All lines from the entries below that contain the string "adders" should be copied out.

═════ RECORD EXCERPTS ═════

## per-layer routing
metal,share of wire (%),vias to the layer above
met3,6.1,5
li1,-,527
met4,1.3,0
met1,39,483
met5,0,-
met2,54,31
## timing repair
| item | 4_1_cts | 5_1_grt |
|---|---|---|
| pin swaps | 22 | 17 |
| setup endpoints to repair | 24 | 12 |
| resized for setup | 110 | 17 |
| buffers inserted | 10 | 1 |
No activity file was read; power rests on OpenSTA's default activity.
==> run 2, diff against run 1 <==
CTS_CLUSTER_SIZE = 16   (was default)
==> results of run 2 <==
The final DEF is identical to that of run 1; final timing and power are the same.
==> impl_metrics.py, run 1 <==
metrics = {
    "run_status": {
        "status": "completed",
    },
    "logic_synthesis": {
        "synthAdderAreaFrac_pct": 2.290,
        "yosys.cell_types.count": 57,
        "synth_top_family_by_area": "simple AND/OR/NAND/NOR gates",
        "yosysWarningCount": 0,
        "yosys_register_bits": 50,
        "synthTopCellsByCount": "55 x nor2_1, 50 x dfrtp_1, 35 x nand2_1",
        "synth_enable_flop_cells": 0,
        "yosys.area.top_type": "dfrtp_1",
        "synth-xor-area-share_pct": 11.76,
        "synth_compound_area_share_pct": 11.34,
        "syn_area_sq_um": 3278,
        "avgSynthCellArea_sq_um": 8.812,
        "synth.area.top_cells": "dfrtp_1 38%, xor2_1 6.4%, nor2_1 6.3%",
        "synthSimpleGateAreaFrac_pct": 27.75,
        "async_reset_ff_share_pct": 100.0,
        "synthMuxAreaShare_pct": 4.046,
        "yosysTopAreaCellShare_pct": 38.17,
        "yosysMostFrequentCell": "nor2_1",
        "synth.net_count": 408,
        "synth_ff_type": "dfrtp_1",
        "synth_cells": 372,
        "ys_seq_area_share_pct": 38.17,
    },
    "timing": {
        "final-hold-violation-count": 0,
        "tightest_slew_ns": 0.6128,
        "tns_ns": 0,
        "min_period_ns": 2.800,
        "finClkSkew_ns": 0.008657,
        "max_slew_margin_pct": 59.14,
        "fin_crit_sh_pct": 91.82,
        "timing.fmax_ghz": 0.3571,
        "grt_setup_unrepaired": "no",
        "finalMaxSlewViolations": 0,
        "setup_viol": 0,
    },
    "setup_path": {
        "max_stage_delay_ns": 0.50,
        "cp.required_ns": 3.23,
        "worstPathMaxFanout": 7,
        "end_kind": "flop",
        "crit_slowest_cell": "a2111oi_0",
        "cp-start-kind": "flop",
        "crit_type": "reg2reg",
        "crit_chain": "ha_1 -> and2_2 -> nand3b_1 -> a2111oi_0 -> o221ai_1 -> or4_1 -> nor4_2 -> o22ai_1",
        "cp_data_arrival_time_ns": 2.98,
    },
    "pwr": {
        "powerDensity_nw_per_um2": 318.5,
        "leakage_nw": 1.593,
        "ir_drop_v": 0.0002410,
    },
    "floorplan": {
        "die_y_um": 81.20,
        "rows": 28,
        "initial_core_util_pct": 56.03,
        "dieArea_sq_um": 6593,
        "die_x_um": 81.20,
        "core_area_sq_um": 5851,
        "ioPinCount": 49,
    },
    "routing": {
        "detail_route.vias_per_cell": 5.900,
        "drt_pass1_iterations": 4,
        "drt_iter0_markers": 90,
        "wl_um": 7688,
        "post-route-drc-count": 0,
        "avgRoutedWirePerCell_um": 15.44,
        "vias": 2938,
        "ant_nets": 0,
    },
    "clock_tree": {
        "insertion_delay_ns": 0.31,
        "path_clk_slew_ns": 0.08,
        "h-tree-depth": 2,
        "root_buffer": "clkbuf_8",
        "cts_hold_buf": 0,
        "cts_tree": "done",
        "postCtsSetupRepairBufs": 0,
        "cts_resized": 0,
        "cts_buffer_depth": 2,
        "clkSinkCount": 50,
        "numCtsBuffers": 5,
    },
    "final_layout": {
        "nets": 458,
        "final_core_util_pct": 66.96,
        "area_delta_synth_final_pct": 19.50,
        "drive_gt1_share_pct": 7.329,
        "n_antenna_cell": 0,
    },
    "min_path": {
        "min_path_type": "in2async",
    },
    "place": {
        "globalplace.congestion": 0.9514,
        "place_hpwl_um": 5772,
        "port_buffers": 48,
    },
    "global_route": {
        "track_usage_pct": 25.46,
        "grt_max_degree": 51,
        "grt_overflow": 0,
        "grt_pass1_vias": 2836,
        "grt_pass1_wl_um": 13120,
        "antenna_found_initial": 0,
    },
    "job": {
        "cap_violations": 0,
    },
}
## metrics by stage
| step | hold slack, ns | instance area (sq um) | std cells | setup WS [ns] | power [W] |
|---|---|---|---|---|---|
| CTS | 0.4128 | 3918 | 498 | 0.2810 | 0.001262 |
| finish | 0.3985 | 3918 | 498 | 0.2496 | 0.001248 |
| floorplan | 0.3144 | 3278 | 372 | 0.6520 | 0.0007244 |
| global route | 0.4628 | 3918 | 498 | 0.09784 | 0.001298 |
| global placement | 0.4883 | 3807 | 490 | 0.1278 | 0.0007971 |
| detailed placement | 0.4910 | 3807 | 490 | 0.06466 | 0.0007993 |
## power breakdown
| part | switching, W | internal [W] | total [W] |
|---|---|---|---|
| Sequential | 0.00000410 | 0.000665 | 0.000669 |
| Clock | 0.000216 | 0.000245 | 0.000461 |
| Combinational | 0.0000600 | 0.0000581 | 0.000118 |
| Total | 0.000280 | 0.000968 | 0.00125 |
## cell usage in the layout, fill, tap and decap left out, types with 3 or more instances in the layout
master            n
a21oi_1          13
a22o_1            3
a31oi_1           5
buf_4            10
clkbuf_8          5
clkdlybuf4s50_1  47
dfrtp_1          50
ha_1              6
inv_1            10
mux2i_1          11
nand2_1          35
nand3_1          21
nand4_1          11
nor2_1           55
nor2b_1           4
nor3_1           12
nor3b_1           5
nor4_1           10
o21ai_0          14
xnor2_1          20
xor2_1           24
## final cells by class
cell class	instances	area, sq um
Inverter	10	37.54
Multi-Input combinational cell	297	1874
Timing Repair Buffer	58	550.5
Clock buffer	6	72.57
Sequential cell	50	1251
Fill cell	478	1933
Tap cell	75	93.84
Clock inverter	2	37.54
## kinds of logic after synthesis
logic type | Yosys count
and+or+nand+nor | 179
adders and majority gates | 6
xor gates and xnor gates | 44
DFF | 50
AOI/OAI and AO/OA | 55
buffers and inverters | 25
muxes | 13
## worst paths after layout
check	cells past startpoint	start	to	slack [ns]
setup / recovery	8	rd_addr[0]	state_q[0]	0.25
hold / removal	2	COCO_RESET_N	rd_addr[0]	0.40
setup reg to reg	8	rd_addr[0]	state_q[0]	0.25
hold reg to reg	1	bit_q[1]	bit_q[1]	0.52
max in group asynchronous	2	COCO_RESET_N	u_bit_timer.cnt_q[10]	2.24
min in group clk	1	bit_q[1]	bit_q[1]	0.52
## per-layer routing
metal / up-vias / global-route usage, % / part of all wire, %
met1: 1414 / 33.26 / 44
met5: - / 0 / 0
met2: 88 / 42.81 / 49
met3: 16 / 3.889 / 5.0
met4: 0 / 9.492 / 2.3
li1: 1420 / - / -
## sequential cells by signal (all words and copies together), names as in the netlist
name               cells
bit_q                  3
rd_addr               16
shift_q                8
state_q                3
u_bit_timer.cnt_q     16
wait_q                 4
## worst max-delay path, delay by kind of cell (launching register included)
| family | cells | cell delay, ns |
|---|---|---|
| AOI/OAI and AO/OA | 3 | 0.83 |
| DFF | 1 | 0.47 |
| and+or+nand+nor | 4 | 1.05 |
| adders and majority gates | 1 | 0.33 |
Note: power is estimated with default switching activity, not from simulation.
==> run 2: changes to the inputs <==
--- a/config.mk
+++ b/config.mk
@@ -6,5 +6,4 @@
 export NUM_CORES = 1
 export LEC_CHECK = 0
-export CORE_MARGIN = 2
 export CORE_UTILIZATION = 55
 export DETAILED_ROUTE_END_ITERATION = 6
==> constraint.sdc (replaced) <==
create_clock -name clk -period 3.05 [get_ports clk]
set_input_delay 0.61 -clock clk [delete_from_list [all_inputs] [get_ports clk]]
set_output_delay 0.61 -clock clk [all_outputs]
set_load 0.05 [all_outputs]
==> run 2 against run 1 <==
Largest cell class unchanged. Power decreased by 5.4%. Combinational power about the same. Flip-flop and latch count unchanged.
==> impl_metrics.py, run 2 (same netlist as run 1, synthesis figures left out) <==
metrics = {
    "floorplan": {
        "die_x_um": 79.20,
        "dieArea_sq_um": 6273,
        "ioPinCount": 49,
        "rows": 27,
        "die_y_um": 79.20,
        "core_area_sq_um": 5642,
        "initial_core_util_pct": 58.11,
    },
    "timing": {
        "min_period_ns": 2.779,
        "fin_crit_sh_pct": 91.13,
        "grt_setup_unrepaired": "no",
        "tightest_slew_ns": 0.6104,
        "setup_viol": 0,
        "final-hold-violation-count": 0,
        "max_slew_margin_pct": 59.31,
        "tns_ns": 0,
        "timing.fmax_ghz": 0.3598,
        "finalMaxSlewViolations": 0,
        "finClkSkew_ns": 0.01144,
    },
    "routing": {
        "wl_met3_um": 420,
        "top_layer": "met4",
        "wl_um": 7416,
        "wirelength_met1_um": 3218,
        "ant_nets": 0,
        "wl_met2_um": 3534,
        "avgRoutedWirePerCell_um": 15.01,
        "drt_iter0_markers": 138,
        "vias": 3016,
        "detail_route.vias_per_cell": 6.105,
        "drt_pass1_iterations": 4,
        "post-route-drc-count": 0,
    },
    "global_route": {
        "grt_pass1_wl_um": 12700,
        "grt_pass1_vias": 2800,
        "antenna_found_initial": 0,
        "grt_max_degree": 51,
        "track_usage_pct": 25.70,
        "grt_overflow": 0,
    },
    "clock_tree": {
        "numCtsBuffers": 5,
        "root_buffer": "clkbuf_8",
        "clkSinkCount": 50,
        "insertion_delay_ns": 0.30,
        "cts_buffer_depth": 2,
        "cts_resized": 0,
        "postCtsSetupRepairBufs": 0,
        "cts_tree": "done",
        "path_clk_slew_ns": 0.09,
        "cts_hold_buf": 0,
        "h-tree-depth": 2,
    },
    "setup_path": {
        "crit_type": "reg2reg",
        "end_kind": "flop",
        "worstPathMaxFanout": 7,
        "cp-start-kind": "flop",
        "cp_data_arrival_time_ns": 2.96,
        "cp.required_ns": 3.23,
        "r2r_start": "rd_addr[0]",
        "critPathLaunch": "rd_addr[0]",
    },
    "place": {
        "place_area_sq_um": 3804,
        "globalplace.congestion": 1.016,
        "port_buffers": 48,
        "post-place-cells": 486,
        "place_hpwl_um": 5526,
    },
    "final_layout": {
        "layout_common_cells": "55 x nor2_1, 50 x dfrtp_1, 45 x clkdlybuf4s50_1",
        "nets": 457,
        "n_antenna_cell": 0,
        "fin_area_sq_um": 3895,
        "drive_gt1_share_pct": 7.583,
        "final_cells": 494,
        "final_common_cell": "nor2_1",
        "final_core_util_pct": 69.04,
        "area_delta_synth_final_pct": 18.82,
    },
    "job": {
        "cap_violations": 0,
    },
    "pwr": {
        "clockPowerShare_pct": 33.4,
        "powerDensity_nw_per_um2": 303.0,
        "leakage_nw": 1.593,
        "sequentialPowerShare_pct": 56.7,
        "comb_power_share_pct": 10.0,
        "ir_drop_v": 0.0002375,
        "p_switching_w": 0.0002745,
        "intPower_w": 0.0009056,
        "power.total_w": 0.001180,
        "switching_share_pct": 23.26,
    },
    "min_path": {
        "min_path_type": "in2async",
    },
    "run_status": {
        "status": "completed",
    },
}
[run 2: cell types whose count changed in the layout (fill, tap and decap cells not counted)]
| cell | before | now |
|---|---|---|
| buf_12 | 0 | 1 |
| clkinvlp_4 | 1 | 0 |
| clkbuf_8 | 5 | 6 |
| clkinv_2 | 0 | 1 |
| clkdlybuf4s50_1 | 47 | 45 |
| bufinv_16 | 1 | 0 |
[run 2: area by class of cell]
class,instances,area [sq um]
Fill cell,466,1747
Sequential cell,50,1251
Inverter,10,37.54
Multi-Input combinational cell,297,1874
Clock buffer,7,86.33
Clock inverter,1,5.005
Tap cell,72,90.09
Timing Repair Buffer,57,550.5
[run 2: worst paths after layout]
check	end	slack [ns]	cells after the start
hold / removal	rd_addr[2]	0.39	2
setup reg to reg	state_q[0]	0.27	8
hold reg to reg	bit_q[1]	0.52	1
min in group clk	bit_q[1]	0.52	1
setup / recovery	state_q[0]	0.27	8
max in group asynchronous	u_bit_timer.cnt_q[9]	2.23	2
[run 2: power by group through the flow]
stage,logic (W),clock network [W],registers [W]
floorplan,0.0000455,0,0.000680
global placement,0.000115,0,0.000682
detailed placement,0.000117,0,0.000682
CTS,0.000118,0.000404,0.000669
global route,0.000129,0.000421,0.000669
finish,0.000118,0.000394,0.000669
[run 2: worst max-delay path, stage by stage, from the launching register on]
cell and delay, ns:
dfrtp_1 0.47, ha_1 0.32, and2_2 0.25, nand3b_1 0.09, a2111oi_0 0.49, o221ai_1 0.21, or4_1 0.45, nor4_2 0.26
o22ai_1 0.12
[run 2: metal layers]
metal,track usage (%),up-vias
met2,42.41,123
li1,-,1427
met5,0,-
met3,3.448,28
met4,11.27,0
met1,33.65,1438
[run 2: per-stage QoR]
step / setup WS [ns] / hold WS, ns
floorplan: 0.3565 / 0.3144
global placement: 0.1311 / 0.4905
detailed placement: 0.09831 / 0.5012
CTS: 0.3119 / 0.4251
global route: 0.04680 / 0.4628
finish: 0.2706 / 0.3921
## src/rtl/rom_boot_loader_if.sv

```systemverilog
// Bus bundles for the boot loader: the incoming byte stream (valid/ready) and
// the ROM write port it drives.

interface byte_stream_if;
    logic       valid;
    logic [7:0] data;
    logic       ready;

    modport master (output valid, output data, input ready);
    modport slave  (input valid, input data, output ready);
endinterface

interface rom_wr_if;
    logic        ce;
    logic        we;
    logic [31:0] addr;
    logic [31:0] data;

    modport master (output ce, output we, output addr, output data);
    modport slave  (input ce, input we, input addr, input data);
endinterface

```

## src/rtl/rom_boot_loader.sv

```systemverilog
// Byte-stream boot loader: takes a framed stream (word count, then words, all LSB first)
// and writes the words into the instruction ROM. Define ROM_LOAD_CHKSUM_EN for an XOR trailer byte.

module rom_boot_loader #(
    parameter logic [31:0] BASE_ADDR = 32'h0000_0000,
    parameter int unsigned MAX_WORDS = 1024
) (
    input  logic         i_Clk,
    input  logic         i_Rst_n,
    input  logic         i_start,
    byte_stream_if.slave rx,
    rom_wr_if.master     rom,
    output logic         o_busy,
    output logic         o_done,
    output logic         o_err
);

    typedef enum logic [2:0] {
        S_IDLE,
        S_LEN,
        S_DATA,
        S_WRITE,
`ifdef ROM_LOAD_CHKSUM_EN
        S_CHK,
`endif
        S_DONE
    } state_t;

    state_t      state, state_next;
    logic [1:0]  byte_cnt;
    logic [31:0] shift_q;
    logic [31:0] word_total;
    logic [31:0] word_idx;
    logic [31:0] addr_q;
    logic [31:0] data_q;
    logic [7:0]  chk_q;
    logic        done_q, err_q;

    logic        ready, busy, we;
    logic        xfer, last_byte;
    logic [31:0] assembled;

    assign xfer      = rx.valid & ready;
    assign last_byte = (byte_cnt == 2'd3);
    assign assembled = {rx.data, shift_q[31:8]};

    // NOTE: sequential state updates use non-blocking assignments so every register
    // samples the pre-edge values, independent of statement order.
    always_ff @(posedge i_Clk or negedge i_Rst_n) begin
        if (!i_Rst_n) state <= S_IDLE;
        else          state <= state_next;
    end

    // NOTE: every signal written here gets a default first, so no path leaves one
    // unassigned and no latch is inferred.
    always_comb begin
        state_next = state;
        ready      = 1'b0;
        busy       = 1'b0;
        we         = 1'b0;
        case (state)
            S_IDLE: if (i_start) state_next = S_LEN;
            S_LEN: begin
                ready = 1'b1;
                busy  = 1'b1;
                if (xfer && last_byte) begin
                    if (assembled == 32'd0)
`ifdef ROM_LOAD_CHKSUM_EN
                        state_next = S_CHK;
`else
                        state_next = S_DONE;
`endif
                    else if (assembled > 32'(MAX_WORDS))
                        state_next = S_DONE;
                    else
                        state_next = S_DATA;
                end
            end
            S_DATA: begin
                ready = 1'b1;
                busy  = 1'b1;
                if (xfer && last_byte) state_next = S_WRITE;
            end
            S_WRITE: begin
                busy = 1'b1;
                we   = 1'b1;
                // word_total never exceeds MAX_WORDS here, so word_idx + 1 cannot wrap.
                if (word_idx + 32'd1 < word_total) state_next = S_DATA;
`ifdef ROM_LOAD_CHKSUM_EN
                else                               state_next = S_CHK;
`else
                else                               state_next = S_DONE;
`endif
            end
`ifdef ROM_LOAD_CHKSUM_EN
            S_CHK: begin
                ready = 1'b1;
                busy  = 1'b1;
                if (xfer) state_next = S_DONE;
            end
`endif
            S_DONE:  state_next = S_IDLE;
            default: state_next = S_IDLE;
        endcase
    end

    always_ff @(posedge i_Clk or negedge i_Rst_n) begin
        if (!i_Rst_n) begin
            byte_cnt   <= 2'd0;
            shift_q    <= 32'd0;
            word_total <= 32'd0;
            word_idx   <= 32'd0;
            addr_q     <= 32'd0;
            data_q     <= 32'd0;
            chk_q      <= 8'd0;
            done_q     <= 1'b0;
            err_q      <= 1'b0;
        end else begin
            if (state == S_IDLE && i_start) begin
                done_q   <= 1'b0;
                err_q    <= 1'b0;
                word_idx <= 32'd0;
                byte_cnt <= 2'd0;
                chk_q    <= 8'd0;
            end
            if (xfer) begin
                shift_q  <= assembled;
                byte_cnt <= byte_cnt + 2'd1;
            end
            if (state == S_LEN && xfer && last_byte) begin
                word_total <= assembled;
                if (assembled > 32'(MAX_WORDS)) err_q <= 1'b1;
            end
            if (state == S_DATA && xfer) begin
                chk_q <= chk_q ^ rx.data;
                if (last_byte) begin
                    addr_q <= BASE_ADDR + {word_idx[29:0], 2'b00};
                    data_q <= assembled;
                end
            end
            if (state == S_WRITE) word_idx <= word_idx + 32'd1;
`ifdef ROM_LOAD_CHKSUM_EN
            if (state == S_CHK && xfer && rx.data != chk_q) err_q <= 1'b1;
`endif
            if (state_next == S_DONE) done_q <= 1'b1;
        end
    end

    assign rx.ready = ready;
    assign rom.ce   = busy;
    assign rom.we   = we;
    assign rom.addr = addr_q;
    assign rom.data = data_q;
    assign o_busy   = busy;
    assign o_done   = done_q;
    assign o_err    = err_q;

endmodule

```

## src/flat_wrapper.sv

```systemverilog
// flat-port wrapper written by rule: the top's interface ports become plain ports
module rom_boot_loader_flat 
#(
    parameter logic [31:0] BASE_ADDR = 32'h0000_0000,
    parameter int unsigned MAX_WORDS = 1024
)
  (i_Clk, i_Rst_n, i_start, o_busy, o_done, o_err, rx_valid, rx_data, rx_ready, rom_ce, rom_we, rom_addr, rom_data);
  byte_stream_if rx_i ();
  rom_wr_if rom_i ();
  input  logic i_Clk;
  input  logic i_Rst_n;
  input  logic i_start;
  output logic o_busy;
  output logic o_done;
  output logic o_err;
  input wire logic [$bits(rx_i.valid)-1:0] rx_valid;
  input wire logic [$bits(rx_i.data)-1:0] rx_data;
  output wire logic [$bits(rx_i.ready)-1:0] rx_ready;
  output wire logic [$bits(rom_i.ce)-1:0] rom_ce;
  output wire logic [$bits(rom_i.we)-1:0] rom_we;
  output wire logic [$bits(rom_i.addr)-1:0] rom_addr;
  output wire logic [$bits(rom_i.data)-1:0] rom_data;
  assign rx_i.valid = rx_valid;
  assign rx_i.data = rx_data;
  assign rx_ready = rx_i.ready;
  assign rom_ce = rom_i.ce;
  assign rom_we = rom_i.we;
  assign rom_addr = rom_i.addr;
  assign rom_data = rom_i.data;
  rom_boot_loader #(.BASE_ADDR(BASE_ADDR), .MAX_WORDS(MAX_WORDS)) u_core (.i_Clk(i_Clk), .i_Rst_n(i_Rst_n), .i_start(i_start), .rx(rx_i), .rom(rom_i), .o_busy(o_busy), .o_done(o_done), .o_err(o_err));
endmodule
```

## config.mk

```make
export PLATFORM = sky130hd
export DESIGN_NAME = rom_boot_loader_flat
export DESIGN_NICKNAME = d
export VERILOG_FILES = /design/src/rtl/rom_boot_loader_if.sv /design/src/rtl/rom_boot_loader.sv /design/src/flat_wrapper.sv
export SDC_FILE = /design/constraint.sdc
export NUM_CORES = 1
export LEC_CHECK = 0
export ABC_AREA = 1
export BUFFER_PORTS_ARGS = -buffer_cell sky130_fd_sc_hd__buf_2
export CAP_MARGIN = 15
export CORE_MARGIN = 1.5
export CORE_UTILIZATION = 50
export DETAILED_ROUTE_END_ITERATION = 12
export GPL_ROUTABILITY_DRIVEN = 0
export PLACE_DENSITY = 0.7
export SKIP_CTS_REPAIR_TIMING = 1
export SYNTH_ARGS = -nofsm -noshare
export SYNTH_HDL_FRONTEND = slang
export SYNTH_SLANG_ARGS = --single-unit
```

## constraint.sdc

```tcl
create_clock -name i_Clk -period 4.7 [get_ports i_Clk]
set_input_delay 0.235 -clock i_Clk [delete_from_list [all_inputs] [get_ports i_Clk]]
set_output_delay 0.235 -clock i_Clk [all_outputs]
set_load 0.02 [all_outputs]
```

==> impl_metrics.env <==
export IMPL_status="finished clean"
export IMPL_clk_pin_slew_worst_paths_ns=0.06
export IMPL_drc=0
export IMPL_wire_per_inst_um=15.2
export IMPL_clock_skew_ns=0.00867
export IMPL_crit_path_end="u_core.state[1]"
export IMPL_final_cell_mix="nand2_1 (256), dfrtp_1 (157), inv_1 (135)"
export IMPL_stdcell_count=1211
export IMPL_peakVddDrop_mv=0.309
export IMPL_synth_edff_count=0
export IMPL_place_port_buffers=79
export IMPL_ios=82
export IMPL_reg2regPathDepth=17
export IMPL_numCtsBuffers=17
export IMPL_synth_xor_area_share_pct=1.42
export IMPL_maxSlewHeadroom_pct=53.1
export IMPL_power_density_nw_per_um2=429
export IMPL_track_usage_pct=24.2
export IMPL_worstSetupStartpointType="register"
export IMPL_clock_fmax_mhz=353
export IMPL_dp_cells=1177
export IMPL_antenna_left=0
export IMPL_crit_required_ns=5.02
export IMPL_crit_chain="ha_1, nand2_2, nor2_4, nand2_2, nor2_4, inv_2, nor2_2, nand2_1, xor2_1, ha_1, nand2_1, nor2_1, nand4_1, a21oi_1, nor2_1, nand3_1, nand3_1"
export IMPL_cap_violations=0
export IMPL_clockBufferDepth=2
export IMPL_design_area_sq_um=8900
export IMPL_yosys_area_top_type="dfrtp_1"
export IMPL_synth_cell_type_count=36
export IMPL_cp_slowest_cell="dfrtp_1"
export IMPL_tightest_slew_ns=0.704
export IMPL_vias_per_cell=5.23
export IMPL_r2r_end="u_core.state[1]"
export IMPL_setup_violations=0
export IMPL_finalSetupTns_ns=0
export IMPL_finalNetCount=1055
export IMPL_cts_sinks=157
export IMPL_seq_area_frac_synth_pct=50.7
export IMPL_die_h_um=128
export IMPL_postPlaceCellArea_sq_um=8300
export IMPL_grt_overflow=0
export IMPL_ff2ff_setup_slack_ns=1.87
export IMPL_drive_above_1_share_pct=15.5
export IMPL_criticalPathCategory="reg -> reg"
export IMPL_clockRootBuffer="clkbuf_16"
export IMPL_synth_seq_cells=157
export IMPL_htreeDepth=4
export IMPL_mostFrequentLayoutCell="nand2_1"
export IMPL_min_period_over_period_pct=60.2
export IMPL_synth_area_sq_um=7750
export IMPL_muxShareOfSynthArea_pct=0.290
export IMPL_grt_max_degree=84
export IMPL_syn_inst=936
export IMPL_startpoint="u_core.word_idx[0]"
export IMPL_n_antenna_cell=0
export IMPL_fillers=1379
export IMPL_layout_min_cycle_time_ns=2.83
export IMPL_synth_area_top_cells="dfrtp_1 (51%), nand2_1 (12%), o21ai_0 (8.4%)"
export IMPL_ys_flop_type="dfrtp_1"
export IMPL_synth_warning_count=0
export IMPL_row_count=45
export IMPL_antenna_found_initial=0
export IMPL_finalPower_uw=3820
export IMPL_grt_pass1_vias=6005
export IMPL_post_synth_cell_area_avg_sq_um=8.29
export IMPL_core_area_sq_um=15200
export IMPL_grt_pass1_wl_mm=30.5
export IMPL_clock_latency_ns=0.43
export IMPL_async_reset_ff_share_pct=100
export IMPL_critPathCaptureType="register"
export IMPL_synth_top_area_share_pct=50.7
export IMPL_drt_iter0_drc=562
export IMPL_cts_tree="yes"
export IMPL_slew_violations=0
export IMPL_cp_max_fo=5
export IMPL_start_util_pct=51.0
export IMPL_drt_first_pass_iters=5
export IMPL_routed_wl_mm=18.4
export IMPL_rsz0062_at_grt="false"
export IMPL_fin_util_pct=58.5
export IMPL_p_leak_uw=0.00458
export IMPL_hold_viol=0
export IMPL_fp_dieW_um=128
export IMPL_r2r_start="u_core.word_idx[0]"
export IMPL_num_vias=6331
export IMPL_die_area_sq_um=16300
export IMPL_synth_top_family_by_area="simple AND/OR/NAND/NOR gates"
export IMPL_worstHoldPathType="in -> reg"
export IMPL_cpPeakStageDelay_ns=0.45
export IMPL_arrival_ns=3.15
export IMPL_synth_simple_area_share_pct=22.0
export IMPL_hpwl_mm=13.2
export IMPL_area_growth_pct=14.8
export IMPL_synth_compound_area_share_pct=11.5
export IMPL_synthAdderAreaFrac_pct=5.32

═════

*SOLVED PROBLEM*
adders and majority gates | 6
| adders and majority gates | 1 | 0.33 |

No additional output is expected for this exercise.